私と彼の出会いは、大学に入学した翌日に行われた、学科懇親会の時に訪れました。
その日の私は、前日に入学式を終えたばかりで、緊張と不安でいっぱいでした。
あの春独特の落ち着かない雰囲気に、気持ちが焦っていたことを覚えています。
懇親会は、学科の教授や先輩方、これから一緒に過ごしていく同学年の人たちがそれぞれグループに分かれ自由に語らい、食事を楽しむといった内容のものでした。

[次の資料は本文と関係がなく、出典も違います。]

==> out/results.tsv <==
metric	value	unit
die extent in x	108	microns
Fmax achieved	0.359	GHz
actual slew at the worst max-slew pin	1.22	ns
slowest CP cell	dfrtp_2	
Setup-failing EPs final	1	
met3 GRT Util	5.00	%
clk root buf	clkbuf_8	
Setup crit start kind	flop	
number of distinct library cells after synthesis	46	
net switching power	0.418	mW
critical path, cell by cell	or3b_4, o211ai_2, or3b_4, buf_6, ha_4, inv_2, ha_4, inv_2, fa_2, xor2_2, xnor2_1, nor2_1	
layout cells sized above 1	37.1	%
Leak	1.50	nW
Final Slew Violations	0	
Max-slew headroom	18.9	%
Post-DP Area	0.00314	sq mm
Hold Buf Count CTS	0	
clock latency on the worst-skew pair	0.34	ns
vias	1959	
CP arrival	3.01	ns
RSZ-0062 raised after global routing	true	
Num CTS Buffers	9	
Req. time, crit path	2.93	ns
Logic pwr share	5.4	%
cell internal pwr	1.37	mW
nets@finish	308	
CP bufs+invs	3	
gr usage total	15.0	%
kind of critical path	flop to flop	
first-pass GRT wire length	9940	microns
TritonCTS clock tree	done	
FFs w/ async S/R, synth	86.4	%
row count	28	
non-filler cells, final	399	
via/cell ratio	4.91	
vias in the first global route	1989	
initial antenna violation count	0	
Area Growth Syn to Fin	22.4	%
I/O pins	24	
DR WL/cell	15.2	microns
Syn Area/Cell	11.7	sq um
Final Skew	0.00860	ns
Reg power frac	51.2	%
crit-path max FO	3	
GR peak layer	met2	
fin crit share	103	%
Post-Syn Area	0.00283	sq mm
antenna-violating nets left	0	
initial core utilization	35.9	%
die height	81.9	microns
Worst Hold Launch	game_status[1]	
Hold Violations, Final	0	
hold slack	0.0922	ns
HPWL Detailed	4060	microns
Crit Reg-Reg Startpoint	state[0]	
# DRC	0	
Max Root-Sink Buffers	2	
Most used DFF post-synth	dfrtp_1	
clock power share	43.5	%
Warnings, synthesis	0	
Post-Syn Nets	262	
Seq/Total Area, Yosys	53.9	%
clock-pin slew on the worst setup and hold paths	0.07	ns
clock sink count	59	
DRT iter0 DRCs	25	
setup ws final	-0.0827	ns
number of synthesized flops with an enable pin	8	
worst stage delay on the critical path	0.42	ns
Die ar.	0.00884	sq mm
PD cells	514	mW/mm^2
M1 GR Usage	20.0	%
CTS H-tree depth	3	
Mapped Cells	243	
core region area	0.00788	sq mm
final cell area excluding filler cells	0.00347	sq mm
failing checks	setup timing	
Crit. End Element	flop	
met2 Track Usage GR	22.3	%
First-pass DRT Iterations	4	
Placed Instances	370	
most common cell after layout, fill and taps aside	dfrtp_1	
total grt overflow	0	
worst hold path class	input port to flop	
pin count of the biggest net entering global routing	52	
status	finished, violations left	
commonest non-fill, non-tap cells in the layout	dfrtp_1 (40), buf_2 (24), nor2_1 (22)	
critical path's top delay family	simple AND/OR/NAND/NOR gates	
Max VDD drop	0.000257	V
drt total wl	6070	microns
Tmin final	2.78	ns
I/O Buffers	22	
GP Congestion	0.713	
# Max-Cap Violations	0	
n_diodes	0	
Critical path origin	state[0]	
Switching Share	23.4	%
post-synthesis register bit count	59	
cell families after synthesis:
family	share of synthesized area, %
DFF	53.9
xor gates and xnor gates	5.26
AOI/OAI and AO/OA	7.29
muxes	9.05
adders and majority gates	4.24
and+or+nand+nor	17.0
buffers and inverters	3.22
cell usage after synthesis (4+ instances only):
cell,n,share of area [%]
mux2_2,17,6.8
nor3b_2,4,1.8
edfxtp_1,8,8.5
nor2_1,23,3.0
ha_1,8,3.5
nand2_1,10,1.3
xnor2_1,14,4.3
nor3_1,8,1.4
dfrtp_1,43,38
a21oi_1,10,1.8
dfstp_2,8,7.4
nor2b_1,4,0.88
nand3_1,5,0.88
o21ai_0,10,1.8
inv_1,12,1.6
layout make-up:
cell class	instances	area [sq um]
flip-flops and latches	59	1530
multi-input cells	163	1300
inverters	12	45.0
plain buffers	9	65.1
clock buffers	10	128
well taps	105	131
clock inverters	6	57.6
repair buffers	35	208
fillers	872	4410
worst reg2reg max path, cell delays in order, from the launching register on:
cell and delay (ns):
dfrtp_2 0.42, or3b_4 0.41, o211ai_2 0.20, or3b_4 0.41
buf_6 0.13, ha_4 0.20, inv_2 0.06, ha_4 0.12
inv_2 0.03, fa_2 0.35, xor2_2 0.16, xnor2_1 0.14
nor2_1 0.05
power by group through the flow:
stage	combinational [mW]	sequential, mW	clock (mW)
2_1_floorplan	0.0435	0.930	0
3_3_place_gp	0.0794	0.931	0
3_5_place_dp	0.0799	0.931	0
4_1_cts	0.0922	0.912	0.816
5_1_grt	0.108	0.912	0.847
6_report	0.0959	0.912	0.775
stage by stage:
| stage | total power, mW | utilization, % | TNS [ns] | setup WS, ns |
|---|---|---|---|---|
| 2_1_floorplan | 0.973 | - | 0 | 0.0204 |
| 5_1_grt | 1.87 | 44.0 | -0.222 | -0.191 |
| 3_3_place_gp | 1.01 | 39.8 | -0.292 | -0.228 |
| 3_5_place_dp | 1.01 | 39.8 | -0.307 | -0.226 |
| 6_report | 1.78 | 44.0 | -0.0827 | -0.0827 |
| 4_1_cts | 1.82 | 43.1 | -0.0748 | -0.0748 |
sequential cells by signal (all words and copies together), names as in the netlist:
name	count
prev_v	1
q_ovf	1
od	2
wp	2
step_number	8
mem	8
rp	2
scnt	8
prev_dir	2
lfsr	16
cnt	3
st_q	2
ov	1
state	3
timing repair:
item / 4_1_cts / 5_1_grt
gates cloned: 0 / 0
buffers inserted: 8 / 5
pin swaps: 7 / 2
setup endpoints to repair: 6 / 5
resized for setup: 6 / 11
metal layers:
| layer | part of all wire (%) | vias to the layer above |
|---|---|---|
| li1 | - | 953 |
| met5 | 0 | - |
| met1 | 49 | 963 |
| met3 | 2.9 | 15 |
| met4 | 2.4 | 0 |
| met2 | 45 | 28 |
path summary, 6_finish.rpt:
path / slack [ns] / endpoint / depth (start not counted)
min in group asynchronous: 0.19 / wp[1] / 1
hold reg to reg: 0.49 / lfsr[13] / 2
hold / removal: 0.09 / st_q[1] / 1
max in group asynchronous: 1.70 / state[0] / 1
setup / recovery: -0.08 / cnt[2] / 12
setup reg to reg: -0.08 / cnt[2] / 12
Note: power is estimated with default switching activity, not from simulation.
[src/rtl/coproc_mmio_regs.sv]
// MMIO register block fronting the fuzzy-estimator coprocessor: control/status, operands, MF params.
// Optional wait-timeout watchdog is built when COPROC_TIMEOUT_EN is defined.
module coproc_mmio_regs (
    input  logic         clk,
    input  logic         rst_n,
    input  logic         wr_en,
    input  logic         rd_en,
    input  logic [5:0]   addr,
    input  logic [7:0]   wdata,
    output logic [7:0]   rdata,
    output logic         rd_valid,
    output logic         start,
    output logic         init,
    output logic         reg_mode,
    output logic         dt_mode,
    output logic [7:0]   T_in,
    output logic [7:0]   dT_in,
    output logic [191:0] mf_params,
    input  logic         valid,
    input  logic [7:0]   G_in,
    output logic         irq
);

    localparam logic [5:0] ADDR_CTRL   = 6'h00;
    localparam logic [5:0] ADDR_STATUS = 6'h01;
    localparam logic [5:0] ADDR_RESULT = 6'h02;
    localparam logic [5:0] ADDR_T_IN   = 6'h03;
    localparam logic [5:0] ADDR_DT_IN  = 6'h04;
    localparam logic [5:0] ADDR_MF_LO  = 6'h08;
    localparam logic [5:0] ADDR_MF_HI  = 6'h1F;

    typedef enum logic {
        IDLE = 1'b0,
        WAIT = 1'b1
    } state_e;

    state_e      state_q, state_d;
    logic        start_q, start_d;
    logic        init_q;
    logic        reg_mode_q, dt_mode_q, irq_en_q;
    logic [7:0]  t_in_q, dt_in_q, result_q;
    logic [7:0]  mf_q [24];
    logic        done_q, err_q;
    logic        done_set, err_set;
    logic        timeout_flag;
    logic [7:0]  rdata_q, rd_mux;
    logic        rd_valid_q;

    logic        in_idle;
    logic        wr_ok;
    logic        is_mf_addr;
    logic [4:0]  mf_idx;
    logic        start_req;
    logic        status_rd;

    assign in_idle    = (state_q == IDLE);
    assign wr_ok      = wr_en && in_idle;
    assign is_mf_addr = (addr >= ADDR_MF_LO) && (addr <= ADDR_MF_HI);
    assign mf_idx     = 5'(addr - ADDR_MF_LO);
    assign start_req  = wr_ok && (addr == ADDR_CTRL) && wdata[0];
    assign status_rd  = rd_en && (addr == ADDR_STATUS);
    // CTRL and the whole operand/MF window are locked while the core is evaluating
    assign err_set    = wr_en && !in_idle &&
                        ((addr == ADDR_CTRL) || ((addr >= ADDR_T_IN) && (addr <= ADDR_MF_HI)));

`ifdef COPROC_TIMEOUT_EN
    logic [7:0] wait_cnt_q, wait_cnt_d;
    logic       timeout_q, timeout_set;
    assign timeout_flag = timeout_q;
`else
    assign timeout_flag = 1'b0;
`endif

    // FSM next-state: valid takes priority over the timeout expiry on the same edge
    always_comb begin
        state_d  = state_q;
        start_d  = start_q;
        done_set = 1'b0;
`ifdef COPROC_TIMEOUT_EN
        wait_cnt_d  = wait_cnt_q;
        timeout_set = 1'b0;
`endif
        case (state_q)
            IDLE: begin
                if (start_req) begin
                    state_d = WAIT;
                    start_d = 1'b1;
`ifdef COPROC_TIMEOUT_EN
                    wait_cnt_d = '0;
`endif
                end
            end
            WAIT: begin
                if (valid) begin
                    state_d  = IDLE;
                    start_d  = 1'b0;
                    done_set = 1'b1;
                end
`ifdef COPROC_TIMEOUT_EN
                else if (wait_cnt_q == 8'd63) begin
                    state_d     = IDLE;
                    start_d     = 1'b0;
                    timeout_set = 1'b1;
                end else begin
                    wait_cnt_d = wait_cnt_q + 8'd1;
                end
`endif
            end
            default: begin
                state_d = IDLE;
                start_d = 1'b0;
            end
        endcase
    end

    always_ff @(posedge clk or negedge rst_n) begin
        if (!rst_n) begin
            state_q <= IDLE;
            start_q <= 1'b0;
        end else begin
            state_q <= state_d;
            start_q <= start_d;
        end
    end

`ifdef COPROC_TIMEOUT_EN
    always_ff @(posedge clk or negedge rst_n) begin
        if (!rst_n) begin
            wait_cnt_q <= '0;
            timeout_q  <= 1'b0;
        end else begin
            wait_cnt_q <= wait_cnt_d;
            timeout_q  <= timeout_set | (timeout_q & ~status_rd);
        end
    end
`endif

    always_ff @(posedge clk or negedge rst_n) begin
        if (!rst_n) begin
            init_q     <= 1'b0;
            reg_mode_q <= 1'b0;
            dt_mode_q  <= 1'b0;
            irq_en_q   <= 1'b0;
            t_in_q     <= '0;
            dt_in_q    <= '0;
            result_q   <= '0;
            done_q     <= 1'b0;
            err_q      <= 1'b0;
            for (int unsigned i = 0; i < 24; i++) begin
                mf_q[i] <= '0;
            end
        end else begin
            init_q <= wr_ok && (addr == ADDR_CTRL) && wdata[1];
            if (wr_ok) begin
                case (addr)
                    ADDR_CTRL: begin
                        reg_mode_q <= wdata[2];
                        dt_mode_q  <= wdata[3];
                        irq_en_q   <= wdata[7];
                    end
                    ADDR_T_IN:  t_in_q  <= wdata;
                    ADDR_DT_IN: dt_in_q <= wdata;
                    default: begin
                        if (is_mf_addr) begin
                            mf_q[mf_idx] <= wdata;
                        end
                    end
                endcase
            end
            if (done_set) begin
                result_q <= G_in;
            end
            // A flag being set on the same edge as a STATUS read survives the clear
            done_q <= done_set | (done_q & ~status_rd);
            err_q  <= err_set  | (err_q  & ~status_rd);
        end
    end

    always_comb begin
        rd_mux = '0;
        case (addr)
            ADDR_CTRL:   rd_mux = {irq_en_q, 3'b000, dt_mode_q, reg_mode_q, 2'b00};
            ADDR_STATUS: rd_mux = {4'b0000, err_q, timeout_flag, done_q, ~in_idle};
            ADDR_RESULT: rd_mux = result_q;
            ADDR_T_IN:   rd_mux = t_in_q;
            ADDR_DT_IN:  rd_mux = dt_in_q;
            default: begin
                if (is_mf_addr) begin
                    rd_mux = mf_q[mf_idx];
                end
            end
        endcase
    end

    always_ff @(posedge clk or negedge rst_n) begin
        if (!rst_n) begin
            rdata_q    <= '0;
            rd_valid_q <= 1'b0;
        end else begin
            rd_valid_q <= rd_en;
            if (rd_en) begin
                rdata_q <= rd_mux;
            end
        end
    end

    always_comb begin
        mf_params = '0;
        for (int unsigned i = 0; i < 24; i++) begin
            mf_params[8*i +: 8] = mf_q[i];
        end
    end

    assign rdata    = rdata_q;
    assign rd_valid = rd_valid_q;
    assign start    = start_q;
    assign init     = init_q;
    assign reg_mode = reg_mode_q;
    assign dt_mode  = dt_mode_q;
    assign T_in     = t_in_q;
    assign dT_in    = dt_in_q;
    assign irq      = irq_en_q & (done_q | timeout_flag);

endmodule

バイキング形式の食事だったため、皿が空になった私は席を立ち、何気なく視線をやった先で、一人の男の子と目が合いました。
私と彼が初めて目を合わせた瞬間です。
しかしその時の私は、それが後々自分にとって幸福な出会いであることも知らず、ただなんとなく「こういう人もいるのだな」という印象を受けたのでした。
懇親会は滞りなく進み、最後に、学科の持つ自主研究会に入会届を提出して終わるということでした。
私も自分の氏名と電話番号、メールアドレスを書いて、担当の教授が座るテーブルへ提出しました。
その日はそれで日程が終了したため、私は懇親会で言葉を交わした女の子たちとなんとなく帰路を共にしたのでした。
そしてその帰り道のことです。
皆と別れて一人になった私が何気なく携帯を開くと、知らないアドレスからメールが来ていました。
「○○学科の○○さんですか?」という内容でした。
そこに書かれていたのは確かに私の名前で、私は本当に驚きました。
同時に、このメールの差出人は彼だ、と直感しました。
それは見事に当たっており、私のことが気になって、あの会の最後に出した入会届に書かれた番号を見てメールしたのだと彼は言いました。
変な人だと思ったのをよく覚えています。
それをきっかけに私たちは知り合い、紆余曲折を経て交際に至ったのでした。
ドラマなような運命の出会いとは言い難い出会い方でしたが、一風変わった彼との出会いには相応しいものだったなと、今でも思います。